UNITED STATES DISTRICT COURT EASTERN DISTRICT OF MICHIGAN SOUTHERN DIVISION
MYESHA TIPPINS, Case No. 24-10923
Plaintiff, F. Kay Behm v. United States District Judge
COMMON GROUND,
Defendant. ___________________________ /
OPINION AND ORDER ON DEFENDANT’S MOTION FOR SUMMARY JUDGMENT (ECF No. 17)

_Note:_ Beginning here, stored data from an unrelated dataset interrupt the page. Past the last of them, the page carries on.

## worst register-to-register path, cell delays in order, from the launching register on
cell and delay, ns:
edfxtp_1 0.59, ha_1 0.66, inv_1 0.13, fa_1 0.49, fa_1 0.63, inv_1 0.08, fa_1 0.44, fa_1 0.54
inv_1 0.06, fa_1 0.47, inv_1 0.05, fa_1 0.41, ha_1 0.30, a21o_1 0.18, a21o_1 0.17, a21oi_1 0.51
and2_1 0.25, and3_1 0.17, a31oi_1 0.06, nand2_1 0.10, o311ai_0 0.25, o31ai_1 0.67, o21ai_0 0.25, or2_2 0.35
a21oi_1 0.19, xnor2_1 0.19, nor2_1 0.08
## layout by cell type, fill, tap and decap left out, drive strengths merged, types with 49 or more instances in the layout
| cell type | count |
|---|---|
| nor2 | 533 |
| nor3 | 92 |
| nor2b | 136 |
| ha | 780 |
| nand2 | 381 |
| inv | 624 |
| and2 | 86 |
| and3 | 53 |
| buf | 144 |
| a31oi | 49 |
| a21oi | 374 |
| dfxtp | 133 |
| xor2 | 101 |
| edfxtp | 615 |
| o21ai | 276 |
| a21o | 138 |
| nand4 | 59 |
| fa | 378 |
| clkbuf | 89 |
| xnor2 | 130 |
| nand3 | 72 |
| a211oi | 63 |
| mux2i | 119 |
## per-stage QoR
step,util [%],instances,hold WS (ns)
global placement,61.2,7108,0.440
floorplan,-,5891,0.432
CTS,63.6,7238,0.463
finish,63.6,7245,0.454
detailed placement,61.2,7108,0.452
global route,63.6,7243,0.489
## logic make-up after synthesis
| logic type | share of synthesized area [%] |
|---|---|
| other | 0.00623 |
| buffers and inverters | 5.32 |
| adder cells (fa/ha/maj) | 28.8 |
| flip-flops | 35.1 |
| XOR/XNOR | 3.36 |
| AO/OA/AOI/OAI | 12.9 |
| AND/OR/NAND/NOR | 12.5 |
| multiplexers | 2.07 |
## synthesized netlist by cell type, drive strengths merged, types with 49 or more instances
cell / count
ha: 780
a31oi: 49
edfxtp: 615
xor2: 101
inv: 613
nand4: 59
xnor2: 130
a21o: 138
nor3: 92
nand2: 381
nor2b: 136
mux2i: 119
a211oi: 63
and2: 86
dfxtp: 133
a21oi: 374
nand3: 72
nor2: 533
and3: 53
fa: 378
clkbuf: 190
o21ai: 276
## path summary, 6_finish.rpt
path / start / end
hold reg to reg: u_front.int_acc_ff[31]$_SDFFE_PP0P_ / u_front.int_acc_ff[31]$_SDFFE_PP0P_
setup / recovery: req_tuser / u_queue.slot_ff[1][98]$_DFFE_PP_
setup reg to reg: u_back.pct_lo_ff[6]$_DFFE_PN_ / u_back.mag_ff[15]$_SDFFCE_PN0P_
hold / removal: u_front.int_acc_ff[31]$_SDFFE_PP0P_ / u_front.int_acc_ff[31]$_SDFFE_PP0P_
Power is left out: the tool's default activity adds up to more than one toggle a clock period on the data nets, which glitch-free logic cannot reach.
[config.mk]
export PLATFORM = sky130hd
export DESIGN_NAME = dsp_integer_alu_16_32_core_flat
export DESIGN_NICKNAME = d
export VERILOG_FILES = /design/src/rtl/ialu_pkg.sv /design/src/rtl/ialu_if.sv /design/src/rtl/dsp_integer_alu_16_32_core.sv /design/src/rtl/ialu_decode.sv /design/src/rtl/ialu_exec.sv /design/src/rtl/ialu_flags.sv /design/src/flat_wrapper.sv
export SDC_FILE = /design/constraint.sdc
export NUM_CORES = 1
export LEC_CHECK = 0
export BUFFER_PORTS_ARGS = -buffer_cell sky130_fd_sc_hd__buf_2
export CAP_MARGIN = 20
export CORE_ASPECT_RATIO = 0.8
export CORE_MARGIN = 3
export CORE_UTILIZATION = 30
export DETAILED_ROUTE_END_ITERATION = 8
export HOLD_SLACK_MARGIN = 0.06
export SYNTH_ARGS = -nofsm -noshare
export SYNTH_HDL_FRONTEND = slang
export SYNTH_SLANG_ARGS = --single-unit
[constraint.sdc]
create_clock -name i_clk -period 7.8 [get_ports i_clk]
set_input_delay 0.39 -clock i_clk [delete_from_list [all_inputs] [get_ports i_clk]]
set_output_delay 0.39 -clock i_clk [all_outputs]
set_load 0.1 [all_outputs]
[src/rtl/ialu_pkg.sv]
// ----------------------------------------------------------------------------
// ialu_pkg
// Opcodes, operation classes, stage payload types and helper functions
// shared by the integer ALU pipeline.
// ----------------------------------------------------------------------------
package ialu_pkg;

    localparam int DATA_W = 32;
    localparam int HALF_W = 16;
    localparam int ACT_W  = 4;
    localparam int SH_W   = 5;

    localparam logic [ACT_W-1:0] ACT_ADD    = 4'd0;
    localparam logic [ACT_W-1:0] ACT_SLL    = 4'd1;
    localparam logic [ACT_W-1:0] ACT_SUBREV = 4'd2;
    localparam logic [ACT_W-1:0] ACT_CRADD  = 4'd3;
    localparam logic [ACT_W-1:0] ACT_SUB    = 4'd4;
    localparam logic [ACT_W-1:0] ACT_RSV    = 4'd5;
    localparam logic [ACT_W-1:0] ACT_ANDNOT = 4'd6;
    localparam logic [ACT_W-1:0] ACT_CMP    = 4'd7;
    localparam logic [ACT_W-1:0] ACT_XOR    = 4'd8;
    localparam logic [ACT_W-1:0] ACT_ROR    = 4'd9;
    localparam logic [ACT_W-1:0] ACT_OR     = 4'd10;
    localparam logic [ACT_W-1:0] ACT_ROL    = 4'd11;
    localparam logic [ACT_W-1:0] ACT_SRL    = 4'd12;
    localparam logic [ACT_W-1:0] ACT_SRA    = 4'd13;
    localparam logic [ACT_W-1:0] ACT_AND    = 4'd14;
    localparam logic [ACT_W-1:0] ACT_BTST   = 4'd15;

    typedef enum logic [3:0] {
        OPC_ADD,
        OPC_SUB,
        OPC_CRADD,
        OPC_SLL,
        OPC_SRL,
        OPC_SRA,
        OPC_ROR,
        OPC_LOGIC,
        OPC_RSV
    } t_op_class;

    typedef enum logic [1:0] {
        LOG_AND,
        LOG_OR,
        LOG_XOR
    } t_logic_op;

    typedef struct packed {
        t_op_class          op_class;
        t_logic_op          logic_op;
        logic [DATA_W-1:0]  opd_a;
        logic [DATA_W-1:0]  opd_b;
        logic [SH_W-1:0]    shamt;
        logic               full_width;
        logic               carry_in;
        logic               ext_en;
        logic               mask_en;
        logic               write_en;
        logic               reserved;
        logic               rol;
    } t_dec;

    typedef struct packed {
        logic [DATA_W-1:0]  value;
        logic               carry;
        logic               overflow;
        logic               carry_in;
        logic               ext_en;
        logic               mask_en;
        logic               write_en;
        logic               reserved;
        logic               rol;
    } t_exe;

    function automatic logic [DATA_W-1:0] ext16(input logic [DATA_W-1:0] v);
        return {{(DATA_W-HALF_W){v[HALF_W-1]}}, v[HALF_W-1:0]};
    endfunction

    function automatic logic [DATA_W-1:0] rev32(input logic [DATA_W-1:0] v);
        logic [DATA_W-1:0] r;
        for (int i = 0; i < DATA_W; i++) begin
            r[i] = v[DATA_W-1-i];
        end
        return r;
    endfunction

endpackage

[src/rtl/ialu_if.sv]
// ----------------------------------------------------------------------------
// ialu_if
// Valid/ready channels for operation items entering the ALU and result
// items leaving it.
// ----------------------------------------------------------------------------
interface ialu_in_if;
    logic                              valid;
    logic                              ready;
    logic [ialu_pkg::ACT_W-1:0]        action;
    logic                              full_width;
    logic [ialu_pkg::DATA_W-1:0]       operand_s;
    logic [ialu_pkg::DATA_W-1:0]       operand_t;
    logic                              carry_in;

    modport source (
        output valid, action, full_width, operand_s, operand_t, carry_in,
        input  ready
    );
    modport sink (
        input  valid, action, full_width, operand_s, operand_t, carry_in,
        output ready
    );
endinterface

interface ialu_out_if;
    logic                              valid;
    logic                              ready;
    logic [ialu_pkg::DATA_W-1:0]       result_value;
    logic                              write_result;
    logic                              flag_negative;
    logic                              flag_zero;
    logic                              flag_carry;
    logic                              flag_overflow;
    logic                              reserved_op;

    modport source (
        output valid, result_value, write_result, flag_negative, flag_zero,
               flag_carry, flag_overflow, reserved_op,
        input  ready
    );
    modport sink (
        input  valid, result_value, write_result, flag_negative, flag_zero,
               flag_carry, flag_overflow, reserved_op,
        output ready
    );
endinterface

[src/rtl/dsp_integer_alu_16_32_core.sv]
// ----------------------------------------------------------------------------
// dsp_integer_alu_16_32_core
// Integer ALU with N, Z, C and V flags, 16-bit and 32-bit modes.
// ----------------------------------------------------------------------------
// Takes one operation item per clock while the output is not stalled and
// returns one result item for each, in order. Items pass in turn through
// the three register stages: decode and operand preparation, the execute
// unit (adder, shifter, logic), and the flag and output register.
// Back-pressure on the output stalls the stages in turn; each stage takes
// a new item whenever it is empty or being emptied.
// ----------------------------------------------------------------------------
module dsp_integer_alu_16_32_core (
    input  logic        i_clk,
    input  logic        i_rst_n,
    ialu_in_if.sink     i_in,
    ialu_out_if.source  o_res
);

    ialu_pkg::t_dec     dec;
    logic               dec_valid;
    logic               dec_ready;
    ialu_pkg::t_exe     exe;
    logic               exe_valid;
    logic               exe_ready;

    ialu_decode u_decode (
        .i_clk   (i_clk),
        .i_rst_n (i_rst_n),
        .i_in    (i_in),
        .o_dec   (dec),
        .o_valid (dec_valid),
        .i_ready (dec_ready)
    );

    ialu_exec u_exec (
        .i_clk   (i_clk),
        .i_rst_n (i_rst_n),
        .i_dec   (dec),
        .i_valid (dec_valid),
        .o_ready (dec_ready),
        .o_exe   (exe),
        .o_valid (exe_valid),
        .i_ready (exe_ready)
    );

    ialu_flags u_flags (
        .i_clk   (i_clk),
        .i_rst_n (i_rst_n),
        .i_exe   (exe),
        .i_valid (exe_valid),
        .o_ready (exe_ready),
        .o_res   (o_res)
    );

endmodule

[src/rtl/ialu_decode.sv]
// ----------------------------------------------------------------------------
// ialu_decode
// First stage: decode the opcode into an operation class and prepare the
// operands (swap, reverse, width truncation, sign extension).
// ----------------------------------------------------------------------------
module ialu_decode (
    input  logic                i_clk,
    input  logic                i_rst_n,
    ialu_in_if.sink             i_in,
    output ialu_pkg::t_dec      o_dec,
    output logic                o_valid,
    input  logic                i_ready
);

    logic               r_valid;
    ialu_pkg::t_dec     r_dec;
    ialu_pkg::t_dec     n_dec;
    logic [ialu_pkg::DATA_W-1:0] s_trunc;

    assign i_in.ready = !r_valid || i_ready;
    assign s_trunc = i_in.full_width ? i_in.operand_s
                   : {{(ialu_pkg::DATA_W-ialu_pkg::HALF_W){1'b0}},
                      i_in.operand_s[ialu_pkg::HALF_W-1:0]};

    always_comb begin
        n_dec            = '0;
        n_dec.op_class   = ialu_pkg::OPC_LOGIC;
        n_dec.logic_op   = ialu_pkg::LOG_AND;
        n_dec.opd_a      = i_in.operand_s;
        n_dec.opd_b      = i_in.operand_t;
        n_dec.shamt      = i_in.operand_t[ialu_pkg::SH_W-1:0];
        n_dec.full_width = i_in.full_width;
        n_dec.carry_in   = i_in.carry_in;
        n_dec.ext_en     = !i_in.full_width;
        n_dec.write_en   = 1'b1;
        case (i_in.action)
            ialu_pkg::ACT_ADD: begin
                n_dec.op_class = ialu_pkg::OPC_ADD;
            end
            ialu_pkg::ACT_ROL: begin
                n_dec.op_class = ialu_pkg::OPC_ADD;
                n_dec.opd_b    = i_in.operand_s;
                n_dec.rol      = 1'b1;
            end
            ialu_pkg::ACT_SUB: begin
                n_dec.op_class = ialu_pkg::OPC_SUB;
            end
            ialu_pkg::ACT_CMP: begin
                n_dec.op_class = ialu_pkg::OPC_SUB;
                n_dec.write_en = 1'b0;
            end
            ialu_pkg::ACT_SUBREV: begin
                n_dec.op_class = ialu_pkg::OPC_SUB;
                n_dec.opd_a    = i_in.operand_t;
                n_dec.opd_b    = i_in.operand_s;
            end
            ialu_pkg::ACT_CRADD: begin
                n_dec.op_class = ialu_pkg::OPC_CRADD;
                n_dec.opd_a    = ialu_pkg::rev32(i_in.operand_s);
                n_dec.opd_b    = ialu_pkg::rev32(i_in.operand_t);
            end
            ialu_pkg::ACT_SLL: begin
                n_dec.op_class = ialu_pkg::OPC_SLL;
                n_dec.ext_en   = 1'b0;
                n_dec.mask_en  = !i_in.full_width;
            end
            ialu_pkg::ACT_SRL: begin
                n_dec.op_class = ialu_pkg::OPC_SRL;
                n_dec.opd_a    = s_trunc;
                n_dec.ext_en   = 1'b0;
            end
            ialu_pkg::ACT_SRA: begin
                n_dec.op_class = ialu_pkg::OPC_SRA;
                n_dec.opd_a    = i_in.full_width ? i_in.operand_s
                                                 : ialu_pkg::ext16(i_in.operand_s);
                n_dec.ext_en   = 1'b0;
            end
            ialu_pkg::ACT_ROR: begin
                n_dec.op_class = ialu_pkg::OPC_ROR;
                n_dec.opd_a    = s_trunc;
            end
            ialu_pkg::ACT_RSV: begin
                n_dec.op_class = ialu_pkg::OPC_RSV;
                n_dec.write_en = 1'b0;
                n_dec.reserved = 1'b1;
            end
            ialu_pkg::ACT_ANDNOT: begin
                n_dec.opd_b    = ~i_in.operand_t;
            end
            ialu_pkg::ACT_XOR: begin
                n_dec.logic_op = ialu_pkg::LOG_XOR;
            end
            ialu_pkg::ACT_OR: begin
                n_dec.logic_op = ialu_pkg::LOG_OR;
            end
            ialu_pkg::ACT_AND: begin
                n_dec.logic_op = ialu_pkg::LOG_AND;
            end
            ialu_pkg::ACT_BTST: begin
                n_dec.write_en = 1'b0;
            end
            default: begin
                n_dec.op_class = ialu_pkg::OPC_RSV;
                n_dec.write_en = 1'b0;
                n_dec.reserved = 1'b1;
            end
        endcase
    end

    always_ff @(posedge i_clk) begin
        if (!i_rst_n) begin
            r_valid <= 1'b0;
        end else if (i_in.ready) begin
            r_valid <= i_in.valid;
        end
    end

    always_ff @(posedge i_clk) begin
        if (i_in.valid && i_in.ready) begin
            r_dec <= n_dec;
        end
    end

    assign o_dec   = r_dec;
    assign o_valid = r_valid;

endmodule

[src/rtl/ialu_exec.sv]
// ----------------------------------------------------------------------------
// ialu_exec
// Second stage: add and subtract units, barrel shifter, rotate and logic
// unit; produces the raw value with carry and overflow.
// ----------------------------------------------------------------------------
module ialu_exec (
    input  logic                i_clk,
    input  logic                i_rst_n,
    input  ialu_pkg::t_dec      i_dec,
    input  logic                i_valid,
    output logic                o_ready,
    output ialu_pkg::t_exe      o_exe,
    output logic                o_valid,
    input  logic                i_ready
);

    localparam int DW = ialu_pkg::DATA_W;
    localparam int HW = ialu_pkg::HALF_W;

    logic               r_valid;
    ialu_pkg::t_exe     r_exe;
    ialu_pkg::t_exe     n_exe;
    logic [DW:0]        sum;
    logic [DW:0]        dif;
    logic               add_c16;
    logic               sub_b16;
    logic               a_top;
    logic               b_top;
    logic               sum_top;
    logic               dif_top;
    logic [DW-1:0]      a;
    logic [DW-1:0]      b;

    assign o_ready = !r_valid || i_ready;

    assign a       = i_dec.opd_a;
    assign b       = i_dec.opd_b;
    assign sum     = {1'b0, a} + {1'b0, b};
    assign dif     = {1'b0, a} - {1'b0, b};
    assign add_c16 = sum[HW] ^ a[HW] ^ b[HW];
    assign sub_b16 = dif[HW] ^ a[HW] ^ b[HW];
    assign a_top   = i_dec.full_width ? a[DW-1]   : a[HW-1];
    assign b_top   = i_dec.full_width ? b[DW-1]   : b[HW-1];
    assign sum_top = i_dec.full_width ? sum[DW-1] : sum[HW-1];
    assign dif_top = i_dec.full_width ? dif[DW-1] : dif[HW-1];

    always_comb begin
        n_exe          = '0;
        n_exe.carry_in = i_dec.carry_in;
        n_exe.ext_en   = i_dec.ext_en;
        n_exe.mask_en  = i_dec.mask_en;
        n_exe.write_en = i_dec.write_en;
        n_exe.reserved = i_dec.reserved;
        n_exe.rol      = i_dec.rol;
        case (i_dec.op_class)
            ialu_pkg::OPC_ADD: begin
                n_exe.value    = sum[DW-1:0];
                n_exe.carry    = i_dec.full_width ? sum[DW] : add_c16;
                n_exe.overflow = (a_top == b_top) && (a_top != sum_top);
            end
            ialu_pkg::OPC_SUB: begin
                n_exe.value    = dif[DW-1:0];
                n_exe.carry    = i_dec.full_width ? dif[DW] : sub_b16;
                n_exe.overflow = (a_top != b_top) && (a_top != dif_top);
            end
            ialu_pkg::OPC_CRADD: begin
                n_exe.value = ialu_pkg::rev32(sum[DW-1:0]);
                n_exe.carry = sum[DW];
            end
            ialu_pkg::OPC_SLL: begin
                n_exe.value = a << i_dec.shamt;
            end
            ialu_pkg::OPC_SRL: begin
                n_exe.value = a >> i_dec.shamt;
            end
            ialu_pkg::OPC_SRA: begin
                n_exe.value = DW'($signed(a) >>> i_dec.shamt);
            end
            ialu_pkg::OPC_ROR: begin
                n_exe.value = {1'b0, a[DW-1:1]};
                if (i_dec.full_width) begin
                    n_exe.value[DW-1] = i_dec.carry_in;
                end else begin
                    n_exe.value[HW-1] = i_dec.carry_in;
                end
                n_exe.carry = a[0];
            end
            ialu_pkg::OPC_LOGIC: begin
                case (i_dec.logic_op)
                    ialu_pkg::LOG_OR:  n_exe.value = a | b;
                    ialu_pkg::LOG_XOR: n_exe.value = a ^ b;
                    default:           n_exe.value = a & b;
                endcase
            end
            default: begin
                n_exe.value = '0;
            end
        endcase
    end

    always_ff @(posedge i_clk) begin
        if (!i_rst_n) begin
            r_valid <= 1'b0;
        end else if (o_ready) begin
            r_valid <= i_valid;
        end
    end

    always_ff @(posedge i_clk) begin
        if (i_valid && o_ready) begin
            r_exe <= n_exe;
        end
    end

    assign o_exe   = r_exe;
    assign o_valid = r_valid;

endmodule

[src/rtl/ialu_flags.sv]
// ----------------------------------------------------------------------------
// ialu_flags
// Third stage: width fix-up, rotate-left carry insertion, N and Z flags,
// write masking; holds the output register.
// ----------------------------------------------------------------------------
module ialu_flags (
    input  logic                i_clk,
    input  logic                i_rst_n,
    input  ialu_pkg::t_exe      i_exe,
    input  logic                i_valid,
    output logic                o_ready,
    ialu_out_if.source          o_res
);

    localparam int DW = ialu_pkg::DATA_W;
    localparam int HW = ialu_pkg::HALF_W;

    logic               r_valid;
    logic [DW-1:0]      r_result;
    logic               r_write;
    logic               r_neg;
    logic               r_zero;
    logic               r_carry;
    logic               r_ovf;
    logic               r_rsv;
    logic [DW-1:0]      n_val;
    logic [DW-1:0]      n_result;

    assign o_ready = !r_valid || o_res.ready;

    always_comb begin
        if (i_exe.ext_en) begin
            n_val = ialu_pkg::ext16(i_exe.value);
        end else if (i_exe.mask_en) begin
            n_val = {{(DW-HW){1'b0}}, i_exe.value[HW-1:0]};
        end else begin
            n_val = i_exe.value;
        end
        if (!i_exe.write_en) begin
            n_result = '0;
        end else if (i_exe.rol) begin
            n_result = n_val | {{(DW-1){1'b0}}, i_exe.carry_in};
        end else begin
            n_result = n_val;
        end
    end

    always_ff @(posedge i_clk) begin
        if (!i_rst_n) begin
            r_valid <= 1'b0;
        end else if (o_ready) begin
            r_valid <= i_valid;
        end
    end

    always_ff @(posedge i_clk) begin
        if (i_valid && o_ready) begin
            r_result <= n_result;
            r_write  <= i_exe.write_en;
            r_neg    <= !i_exe.reserved && n_val[DW-1];
            r_zero   <= !i_exe.reserved && (n_val == '0);
            r_carry  <= !i_exe.reserved && i_exe.carry;
            r_ovf    <= !i_exe.reserved && i_exe.overflow;
            r_rsv    <= i_exe.reserved;
        end
    end

    assign o_res.valid         = r_valid;
    assign o_res.result_value  = r_result;
    assign o_res.write_result  = r_write;
    assign o_res.flag_negative = r_neg;
    assign o_res.flag_zero     = r_zero;
    assign o_res.flag_carry    = r_carry;
    assign o_res.flag_overflow = r_ovf;
    assign o_res.reserved_op   = r_rsv;

endmodule

[src/flat_wrapper.sv]
// flat-port wrapper written by rule: the top's interface ports become plain ports
module dsp_integer_alu_16_32_core_flat 
  (i_clk, i_rst_n, i_in_valid, i_in_action, i_in_full_width, i_in_operand_s, i_in_operand_t, i_in_carry_in, i_in_ready, o_res_valid, o_res_result_value, o_res_write_result, o_res_flag_negative, o_res_flag_zero, o_res_flag_carry, o_res_flag_overflow, o_res_reserved_op, o_res_ready);
  ialu_in_if i_in_i ();
  ialu_out_if o_res_i ();
  input  logic i_clk;
  input  logic i_rst_n;
  input wire logic [$bits(i_in_i.valid)-1:0] i_in_valid;
  input wire logic [$bits(i_in_i.action)-1:0] i_in_action;
  input wire logic [$bits(i_in_i.full_width)-1:0] i_in_full_width;
  input wire logic [$bits(i_in_i.operand_s)-1:0] i_in_operand_s;
  input wire logic [$bits(i_in_i.operand_t)-1:0] i_in_operand_t;
  input wire logic [$bits(i_in_i.carry_in)-1:0] i_in_carry_in;
  output wire logic [$bits(i_in_i.ready)-1:0] i_in_ready;
  output wire logic [$bits(o_res_i.valid)-1:0] o_res_valid;
  output wire logic [$bits(o_res_i.result_value)-1:0] o_res_result_value;
  output wire logic [$bits(o_res_i.write_result)-1:0] o_res_write_result;
  output wire logic [$bits(o_res_i.flag_negative)-1:0] o_res_flag_negative;
  output wire logic [$bits(o_res_i.flag_zero)-1:0] o_res_flag_zero;
  output wire logic [$bits(o_res_i.flag_carry)-1:0] o_res_flag_carry;
  output wire logic [$bits(o_res_i.flag_overflow)-1:0] o_res_flag_overflow;
  output wire logic [$bits(o_res_i.reserved_op)-1:0] o_res_reserved_op;
  input wire logic [$bits(o_res_i.ready)-1:0] o_res_ready;
  assign i_in_i.valid = i_in_valid;
  assign i_in_i.action = i_in_action;
  assign i_in_i.full_width = i_in_full_width;
  assign i_in_i.operand_s = i_in_operand_s;
  assign i_in_i.operand_t = i_in_operand_t;
  assign i_in_i.carry_in = i_in_carry_in;
  assign i_in_ready = i_in_i.ready;
  assign o_res_valid = o_res_i.valid;
  assign o_res_result_value = o_res_i.result_value;
  assign o_res_write_result = o_res_i.write_result;
  assign o_res_flag_negative = o_res_i.flag_negative;
  assign o_res_flag_zero = o_res_i.flag_zero;
  assign o_res_flag_carry = o_res_i.flag_carry;
  assign o_res_flag_overflow = o_res_i.flag_overflow;
  assign o_res_reserved_op = o_res_i.reserved_op;
  assign o_res_i.ready = o_res_ready;
  dsp_integer_alu_16_32_core u_core (.i_clk(i_clk), .i_rst_n(i_rst_n), .i_in(i_in_i), .o_res(o_res_i));
endmodule
==> results of run 1 <==
==> cell families after synthesis <==
kind of cell	Yosys count
AO/OA/AOI/OAI	605
XOR/XNOR	52
buffers and inverters	279
adder cells (fa/ha/maj)	116
flip-flops	163
AND/OR/NAND/NOR	514
multiplexers	173
==> stage by stage <==
step           utilization [%]  power (mW)  instance area, sq um  hold slack [ns]
6_report                  34.2        3.72                 18600            0.111
5_1_grt                   34.2        3.88                 18600           0.0880
4_1_cts                   34.1        3.67                 18600           0.0777
3_5_place_dp              33.0        2.77                 17900            0.531
3_3_place_gp              33.0        2.76                 17900            0.526
2_1_floorplan                -        2.21                 16700            0.400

I. PROCEDURAL HISTORY Defendant, Common Ground, brings a motion for summary judgment seeking dismissal of the complaint based on defective service of process. (ECF No. 17). Plaintiff, Myesha Tippins, opposes the motion. (ECF No. 19). Common Ground also filed a reply in support of its motion. (ECF No. 24). The court held a hearing on May 14, 2025, and took the matter under advisement. For the reasons set forth below, the court finds that Defendant was not properly served with the summons and complaint. II. FACTUAL BACKGROUND Plaintiff filed this action on April 10, 2024. The summons thus had an expiration date of July 9, 2024. According to Common Ground, on May 3, 2024,
Tippins mailed the Complaint to Common Ground’s former address. Common Ground says that based on the wrong address, the mailing bounced back and forth between USPS offices in Detroit and Pontiac for more than three months. In
any event, Common Ground maintains that the complaint was not served before the summons expired. On August 22, 2024, Tippins filed a proof of service which claimed that the
summons and complaint were mailed on July 5, 2024, to Defendant at 1410 S. Telegraph Rd, Bloomfield Hills, MI 48302 and to the Department of Licensing and Regulatory Affairs (LARA). (ECF No. 5, Certificate of Service). According to
Common Ground, this mailing was never received. According to Plaintiff, she attempted to serve Defendant in person at the address listed on LARA, but the
location was vacant. (ECF No. 19-1). On July 5, 2024, Counsel says she mailed the summons and complaint to LARA and sent the summons and complaint via registered mail to the registered agent’s address, at 30200 Telegraph Rd, Suite
300, Bingham Farms MI 48025, but has not submitted a proof of service showing this attempted service. (ECF No. 19-1). Plaintiff then filed a request for entry of a default against Common Ground
on September 4, 2024. (ECF No. 6, Request for Default). On September 5, 2024, the Clerk of the Court denied the default request because there was no proof that
Common Ground had been served; more specifically it noted a lack of a green card. (ECF No. 7, Notice of Denial). On September 10, 2025, Common Ground filed an answer to the complaint with affirmative defenses, including the defense
that Tippins “has not properly served Defendant with the Summons and Complaint, or otherwise, the Service of Process was not effectuated as required under the court rules.” (ECF No. 8, PageID.43, ¶ 2). Common Ground also listed
as an affirmative defense that “Defendant was not served with Plaintiff’s Complaint prior to the expiration of the Summons issues in this matter by the Court.” Id. at ¶ 3. Common Ground also raised these defenses in the parties’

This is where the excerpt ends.